■ THE TASK ■
Where the records below show a line containing "met4 | 0 | 0 | 0 |", start copying; end with the line containing "resized | 7 | 1 |", and copy it too.

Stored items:

*** Block opens ***

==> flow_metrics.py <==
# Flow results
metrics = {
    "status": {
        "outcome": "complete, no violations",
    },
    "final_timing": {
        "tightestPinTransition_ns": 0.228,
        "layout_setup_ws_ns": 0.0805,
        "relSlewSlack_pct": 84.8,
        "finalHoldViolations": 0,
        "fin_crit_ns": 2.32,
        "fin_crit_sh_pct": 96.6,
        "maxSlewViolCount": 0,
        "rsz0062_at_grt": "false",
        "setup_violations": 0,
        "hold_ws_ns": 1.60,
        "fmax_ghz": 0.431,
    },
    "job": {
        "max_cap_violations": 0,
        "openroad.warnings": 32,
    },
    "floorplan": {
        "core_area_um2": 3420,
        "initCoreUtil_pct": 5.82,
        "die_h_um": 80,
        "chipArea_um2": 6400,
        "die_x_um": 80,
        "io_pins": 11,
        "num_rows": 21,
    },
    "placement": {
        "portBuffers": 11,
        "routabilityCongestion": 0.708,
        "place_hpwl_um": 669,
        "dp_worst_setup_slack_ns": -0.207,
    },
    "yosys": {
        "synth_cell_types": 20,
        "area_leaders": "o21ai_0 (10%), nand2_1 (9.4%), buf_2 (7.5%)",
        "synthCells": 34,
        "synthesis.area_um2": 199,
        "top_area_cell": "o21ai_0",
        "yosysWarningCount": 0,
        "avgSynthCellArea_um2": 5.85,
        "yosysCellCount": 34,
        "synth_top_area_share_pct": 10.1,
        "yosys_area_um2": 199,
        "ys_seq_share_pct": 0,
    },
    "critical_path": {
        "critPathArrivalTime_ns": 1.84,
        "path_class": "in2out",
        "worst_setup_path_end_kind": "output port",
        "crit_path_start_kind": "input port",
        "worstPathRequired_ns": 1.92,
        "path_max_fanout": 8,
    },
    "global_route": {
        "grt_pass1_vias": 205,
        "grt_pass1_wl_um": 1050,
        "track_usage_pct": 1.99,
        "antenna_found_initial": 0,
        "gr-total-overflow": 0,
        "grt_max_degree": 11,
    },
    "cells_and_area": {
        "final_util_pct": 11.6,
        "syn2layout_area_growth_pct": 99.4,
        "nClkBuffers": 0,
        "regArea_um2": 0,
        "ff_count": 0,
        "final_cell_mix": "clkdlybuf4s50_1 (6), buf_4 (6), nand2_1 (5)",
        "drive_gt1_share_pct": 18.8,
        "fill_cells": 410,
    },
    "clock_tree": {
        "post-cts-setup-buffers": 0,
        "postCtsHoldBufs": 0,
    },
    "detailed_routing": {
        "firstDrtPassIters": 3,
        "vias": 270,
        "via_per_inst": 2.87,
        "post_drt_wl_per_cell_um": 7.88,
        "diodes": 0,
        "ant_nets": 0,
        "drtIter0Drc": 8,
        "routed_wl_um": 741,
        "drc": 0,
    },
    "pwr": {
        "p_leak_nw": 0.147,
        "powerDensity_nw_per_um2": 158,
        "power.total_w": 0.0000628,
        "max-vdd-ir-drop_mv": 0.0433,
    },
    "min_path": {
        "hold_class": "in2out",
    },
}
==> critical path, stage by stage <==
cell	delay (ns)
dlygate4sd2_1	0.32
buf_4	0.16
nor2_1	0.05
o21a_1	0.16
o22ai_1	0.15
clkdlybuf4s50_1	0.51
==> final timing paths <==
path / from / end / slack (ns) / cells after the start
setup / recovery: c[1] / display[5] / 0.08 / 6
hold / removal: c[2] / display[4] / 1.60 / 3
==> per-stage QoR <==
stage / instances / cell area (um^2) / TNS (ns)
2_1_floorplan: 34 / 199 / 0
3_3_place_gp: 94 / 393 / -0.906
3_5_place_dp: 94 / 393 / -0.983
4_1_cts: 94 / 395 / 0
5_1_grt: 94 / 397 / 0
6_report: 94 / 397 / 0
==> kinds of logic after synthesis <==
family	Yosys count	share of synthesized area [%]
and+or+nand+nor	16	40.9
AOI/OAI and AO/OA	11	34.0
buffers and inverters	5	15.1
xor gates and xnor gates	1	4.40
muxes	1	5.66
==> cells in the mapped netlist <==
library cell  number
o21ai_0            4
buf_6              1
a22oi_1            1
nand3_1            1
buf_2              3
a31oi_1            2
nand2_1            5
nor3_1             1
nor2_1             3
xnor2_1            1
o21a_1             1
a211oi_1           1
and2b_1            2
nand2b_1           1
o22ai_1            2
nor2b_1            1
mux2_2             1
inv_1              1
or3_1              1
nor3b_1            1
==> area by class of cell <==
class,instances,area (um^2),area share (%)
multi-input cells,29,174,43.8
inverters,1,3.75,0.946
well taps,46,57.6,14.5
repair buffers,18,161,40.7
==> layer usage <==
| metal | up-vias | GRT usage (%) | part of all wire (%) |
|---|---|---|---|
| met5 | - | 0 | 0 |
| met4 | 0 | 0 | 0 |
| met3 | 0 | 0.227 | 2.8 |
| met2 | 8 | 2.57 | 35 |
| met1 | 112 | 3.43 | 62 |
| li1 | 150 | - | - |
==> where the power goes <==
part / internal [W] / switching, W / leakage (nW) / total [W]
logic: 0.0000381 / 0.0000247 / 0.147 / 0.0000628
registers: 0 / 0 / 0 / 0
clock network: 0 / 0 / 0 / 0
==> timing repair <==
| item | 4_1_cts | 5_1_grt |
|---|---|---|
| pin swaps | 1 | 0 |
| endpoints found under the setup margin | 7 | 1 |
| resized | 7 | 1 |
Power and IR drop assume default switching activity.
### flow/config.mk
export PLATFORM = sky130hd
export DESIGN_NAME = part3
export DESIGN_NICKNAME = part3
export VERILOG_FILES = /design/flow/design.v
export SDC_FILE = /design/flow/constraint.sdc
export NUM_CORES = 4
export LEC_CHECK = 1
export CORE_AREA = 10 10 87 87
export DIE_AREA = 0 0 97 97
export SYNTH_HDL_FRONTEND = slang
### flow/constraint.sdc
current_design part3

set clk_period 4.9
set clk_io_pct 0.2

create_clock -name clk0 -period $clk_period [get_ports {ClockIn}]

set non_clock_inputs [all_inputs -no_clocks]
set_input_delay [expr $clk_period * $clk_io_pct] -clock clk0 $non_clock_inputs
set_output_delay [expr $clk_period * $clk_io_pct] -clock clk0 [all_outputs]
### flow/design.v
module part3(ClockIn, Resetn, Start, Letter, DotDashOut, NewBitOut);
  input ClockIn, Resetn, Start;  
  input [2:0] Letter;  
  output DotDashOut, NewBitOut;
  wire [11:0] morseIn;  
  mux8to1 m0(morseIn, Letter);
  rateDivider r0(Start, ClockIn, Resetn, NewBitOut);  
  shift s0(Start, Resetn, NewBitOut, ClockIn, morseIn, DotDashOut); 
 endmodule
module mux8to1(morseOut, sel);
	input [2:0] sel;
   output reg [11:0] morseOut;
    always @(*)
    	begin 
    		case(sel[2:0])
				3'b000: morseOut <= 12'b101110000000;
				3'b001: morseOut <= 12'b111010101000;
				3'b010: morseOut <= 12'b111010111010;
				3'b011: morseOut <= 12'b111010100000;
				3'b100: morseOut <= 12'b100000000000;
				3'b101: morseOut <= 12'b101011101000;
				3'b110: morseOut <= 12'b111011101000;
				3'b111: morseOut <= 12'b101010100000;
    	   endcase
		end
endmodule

*** Block closes ***

■ RESPONSE FOR THIS EXERCISE ■
| met4 | 0 | 0 | 0 |
| met3 | 0 | 0.227 | 2.8 |
| met2 | 8 | 2.57 | 35 |
| met1 | 112 | 3.43 | 62 |
| li1 | 150 | - | - |
==> where the power goes <==
part / internal [W] / switching, W / leakage (nW) / total [W]
logic: 0.0000381 / 0.0000247 / 0.147 / 0.0000628
registers: 0 / 0 / 0 / 0
clock network: 0 / 0 / 0 / 0
==> timing repair <==
| item | 4_1_cts | 5_1_grt |
|---|---|---|
| pin swaps | 1 | 0 |
| endpoints found under the setup margin | 7 | 1 |
| resized | 7 | 1 |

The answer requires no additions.